The -gold standard" of surgical treatment for herniated discs is called a limited lumbar laminotomy and microdiscectomy. This entails a small midline incision (1-2 inches) in the lower back. Magnification using a microscope or specified magnification glasses is employed. Decompression of the compressed nerve root is achieved by removing the offending disc fragment(s) outside the disc as well as any other loose fragments within the disc. A radical, orcomplete discectomy, is not recommended, for this may lead to postoperative back pain and/or instability and has no proven success in decreasing the rate of recurrent disc herniations. A concomitant spinal fusion may be indicated for cases with preoperative severe back pain, revision discectomies requiring excessive bone removal, or preoperative instability. However, a fusion is rarely indicated for the initial discectomy, and serves more as a secondary salvage procedure (last resort surgical procedure for persistent symptoms).

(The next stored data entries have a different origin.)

==> run R: inputs <==
## maxfinder
module maxfinder(clk, rst, start, x1, x2, x3, x4, eps, done, result);
Settings: LEC_CHECK=0, ABC_AREA=1, CAP_MARGIN=20, CORE_MARGIN=2, CORE_UTILIZATION=72, CTS_CLUSTER_DIAMETER=317, CTS_CLUSTER_SIZE=74, PLACE_DENSITY=0.37, SLEW_MARGIN=20; clock period 5.01 ns.
run.sh (not shown) runs the stock make flow with config.mk's settings and CLKGATE_MAP_FILE=.
==> run E: changes against run R <==
==> flow/config.mk (replaced) <==
export PLATFORM = sky130hd
export DESIGN_NAME = maxfinder
export DESIGN_NICKNAME = maxfinder
export VERILOG_FILES = /design/flow/design.v
export SDC_FILE = /design/flow/constraint.sdc
export NUM_CORES = 4
export LEC_CHECK = 0
export CAP_MARGIN = 20
export CORE_MARGIN = 2
export CORE_UTILIZATION = 72
export PLACE_DENSITY = 0.67
export SLEW_MARGIN = 20
==> flow/constraint.sdc (replaced) <==
create_clock -name core_clock -period 5.58 [get_ports {clk}]
set_input_delay 1.1160 -clock core_clock [delete_from_list [all_inputs] [get_ports {clk}]]
set_output_delay 1.1160 -clock core_clock [all_outputs]
set_load 0.01 [all_outputs]
==> run F: changes against run R <==
==> flow/config.mk (replaced) <==
export PLATFORM = sky130hd
export DESIGN_NAME = maxfinder
export DESIGN_NICKNAME = maxfinder
export VERILOG_FILES = /design/flow/design.v
export SDC_FILE = /design/flow/constraint.sdc
export NUM_CORES = 4
export LEC_CHECK = 0
export CAP_MARGIN = 20
export CORE_MARGIN = 2
export CORE_UTILIZATION = 40
export SLEW_MARGIN = 20
==> flow/constraint.sdc (replaced) <==
create_clock -name core_clock -period 9.0 [get_ports {clk}]
set_input_delay 1.8000 -clock core_clock [delete_from_list [all_inputs] [get_ports {clk}]]
set_output_delay 1.8000 -clock core_clock [all_outputs]
set_load 0.01 [all_outputs]
==> comparison table <==
| item | run E | run F | run R |
|---|---|---|---|
| Skew-Pair Late Insertion Delay | 0.43 ns | 0.44 ns | 0.42 ns |
| Depth of the most critical reg-to-reg path | 25 | 26 | 26 |
| Worst Path Arrival | 6.11 ns | 6.78 ns | 5.47 ns |
| Run status | complete, but fails checks | timing/DRC/antenna clean | complete, but fails checks |
| Reasons for failing layout checks | negative setup slack | - | negative setup slack |
| Inverter count | 232 | 232 | 379 |
| Worst path setup slack after routing | -0.204 ns | 2.55 ns | -0.174 ns |
| Power drawn by the clock network | 1.07 mW | 0.641 mW | 1.12 mW |
| Clkbuf count | 20 | 17 | 18 |
| Max VDD drop | 0.329 mV | 0.0937 mV | 0.516 mV |
| Die Outline Area | 18500 um^2 | 32800 um^2 | 18500 um^2 |
| Avg Vias per Cell | 5.67 | 4.95 | 5.74 |
| Antenna fix cells | 0 | 1 | 0 |
| Area added between synthesis and finish | 16.2% | 10.0% | 24.5% |

==> inputs of build 23 <==
Starting RTL as in the previous note.
Settings: LEC_CHECK=0, CAP_MARGIN=20, CELL_PAD_IN_SITES_DETAIL_PLACEMENT=0, CELL_PAD_IN_SITES_GLOBAL_PLACEMENT=3, CORE_ASPECT_RATIO=0.78, CORE_MARGIN=2, CORE_UTILIZATION=30, CTS_CLUSTER_DIAMETER=164, GPL_ROUTABILITY_DRIVEN=1, SETUP_SLACK_MARGIN=1.46, SLEW_MARGIN=20, TNS_END_PERCENT=70; clock period 5.84 ns.
==> trial 35: changes against build 23 <==
ABC_AREA = 1   (was unset)
CELL_PAD_IN_SITES_DETAIL_PLACEMENT = unset   (was 0)
CELL_PAD_IN_SITES_GLOBAL_PLACEMENT = unset   (was 3)
CORE_ASPECT_RATIO = unset   (was 0.78)
CORE_UTILIZATION = 72   (was 30)
CTS_CLUSTER_DIAMETER = unset   (was 164)
CTS_CLUSTER_SIZE = 13   (was unset)
GPL_ROUTABILITY_DRIVEN = unset   (was 1)
PLACE_DENSITY_LB_ADDON = 0.26   (was unset)
SETUP_SLACK_MARGIN = unset   (was 1.46)
TNS_END_PERCENT = unset   (was 70)
==> flow/constraint.sdc (replaced) <==
create_clock -name core_clock -period 4.51 [get_ports {clk}]
set_input_delay 0.9020 -clock core_clock [delete_from_list [all_inputs] [get_ports {clk}]]
set_output_delay 0.9020 -clock core_clock [all_outputs]
set_load 0.01 [all_outputs]
==> trial 5: changes against build 23 <==
CELL_PAD_IN_SITES_DETAIL_PLACEMENT = unset   (was 0)
CELL_PAD_IN_SITES_GLOBAL_PLACEMENT = unset   (was 3)
CORE_ASPECT_RATIO = unset   (was 0.78)
CORE_UTILIZATION = 72   (was 30)
CTS_CLUSTER_DIAMETER = unset   (was 164)
CTS_CLUSTER_SIZE = 45   (was unset)
GPL_ROUTABILITY_DRIVEN = unset   (was 1)
PLACE_DENSITY_LB_ADDON = 0.0   (was unset)
SETUP_SLACK_MARGIN = 1.77   (was 1.46)
TNS_END_PERCENT = unset   (was 70)
==> flow/constraint.sdc (replaced) <==
create_clock -name core_clock -period 6.49 [get_ports {clk}]
set_input_delay 1.2980 -clock core_clock [delete_from_list [all_inputs] [get_ports {clk}]]
set_output_delay 1.2980 -clock core_clock [all_outputs]
set_load 0.01 [all_outputs]
==> comparison <==
Build 23 completed with no timing, DRC or antenna violations. Trial 5 produced a clean layout. Trial 35 did not get past global routing. Routed wire length: build 23 is lower than trial 5 (about 7.5%). Between build 23 and trial 5, the lower via count is in build 23 (gap about 14%, measured against trial 5). Of build 23 and trial 5, trial 5 has the higher non-clock buffer count (gap 2). Against trial 5, the clock skew of build 23 is higher by 0.0063 ns. In area after synthesis, build 23 and trial 5 do not differ. Register-to-register slack: build 23 is worse than trial 5 (0.34 ns). In trial 5 the count of clock-buffer cells in the layout is higher than in build 23, by 5. Between build 23 and trial 5, the lower design area is in trial 5 (gap 3.0%, measured against trial 5). Between trial 5 and build 23, the lower final cell count is in trial 5 (gap 16%, measured against build 23). Die size, highest first: build 23, trial 35, trial 5. Utilization: trial 5 is higher than build 23 (51 points).

==> maple <==
Starting RTL as in the previous note.
make LEC_CHECK=0 ABC_AREA=1 CAP_MARGIN=5 CORE_MARGIN=2 CORE_UTILIZATION=72 CTS_CLUSTER_DIAMETER=258 CTS_CLUSTER_SIZE=74 MAX_ROUTING_LAYER=met4 PLACE_DENSITY=0.38 SLEW_MARGIN=20 finish   # period 4.59 ns
==> harbor: changes against maple <==
==> flow/config.mk (replaced) <==
export PLATFORM = sky130hd
export DESIGN_NAME = maxfinder
export DESIGN_NICKNAME = maxfinder
export VERILOG_FILES = /design/flow/design.v
export SDC_FILE = /design/flow/constraint.sdc
export NUM_CORES = 4
export LEC_CHECK = 0
export CAP_MARGIN = 20
export CORE_MARGIN = 2
export CORE_UTILIZATION = 17
export SLEW_MARGIN = 20
==> flow/constraint.sdc (replaced) <==
create_clock -name core_clock -period 9.49 [get_ports {clk}]
set_input_delay 1.8980 -clock core_clock [delete_from_list [all_inputs] [get_ports {clk}]]
set_output_delay 1.8980 -clock core_clock [all_outputs]
set_load 0.01 [all_outputs]
==> results.txt <==
flow finished, numbers: setup bufs post-CTS=0, YS chip area=12,500 µm², tally of filler cells in the layout=7,955, CP endpoint=datapath.my_x1.reg1.out$_SDFFE_PP0P_, inverters=232, nonclk buf count=42, maximum VDD drop=0.0831 mV, status=finished clean, Clock Skew=0.0116 ns, Final Non-Filler Cells=2,372
(the above is from harbor)
==> results.txt <==
flow finished, numbers: final setup violation count=31, setup bufs post-CTS=19, Failing Checks=negative setup slack, tally of filler cells in the layout=503, Worst Setup Slack, final=-0.966 ns, CP endpoint=datapath.PU3.reg4.reg9.out$_SDFF_PP0_, Final Non-Filler Cells=1,981, status=complete, but fails checks, Clock Skew=0.0106 ns, YS chip area=12,600 µm², nonclk buf count=216
(the above is from maple)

Other surgical techniques sometimes employed for painful herniated discs include arthroscopic discectomy and percutaneous/laser discectomy. Arthroscopic discectomy is an accepted method of treatment that achieves decompression of the nerve root under direct visualization with an arthroscope. Percutaneous (aspiration of disc material by a probe) and laser discectomy have limited indications and there is currently no scientific evidence that supports their routine use.
Spontaneous resolution of symptoms from nerve root impingement due to a herniated disc occurs in 90% of all cases, most within the first 6 to 12 weeks. A typical bout of sciatica will improve spontaneously: symptoms improve in 50% of patients by one month, 90% by three months. Surgery has a very high success rate (>90 %) in improving the symptoms of herniated disc and allowing a return to work and normal activity. The relief of leg pain with surgical intervention is a much more predictable result (>90 %) than the relief of central back pain (>50 %).
Cauda equina syndrome is a set of symptoms typically caused by a large herniated disc that results in a high degree of nerve compression. Less commonly, cauda equina syndrome can be caused by spinal stenosis (see text below). In the lumbar spine, the spinal cord no longer has the shape of a single column; the nerve roots and nerves are spread out like a "horse's tail", hence the name "cauda equina", Latin for that term. Due to the common central position of the herniating disc to the cauda equina, symptoms are frequently bilateral.
Signs and symptoms of the cauda equina syndrome are low back pain, bilateral lower extremity weakness, bilateral nerve root pain (radiculopathy), perianal numbness, and bladder and bowel incontinence. These symptoms are a surgical emergency.
The confirming test for severe nerve compression causing cauda equina syndrome is MRI or CT-myelography.
The treatment of cauda equina syndrome is immediate surgical decompression of the compressed nerves via laminotomy or laminectomy and discectomy.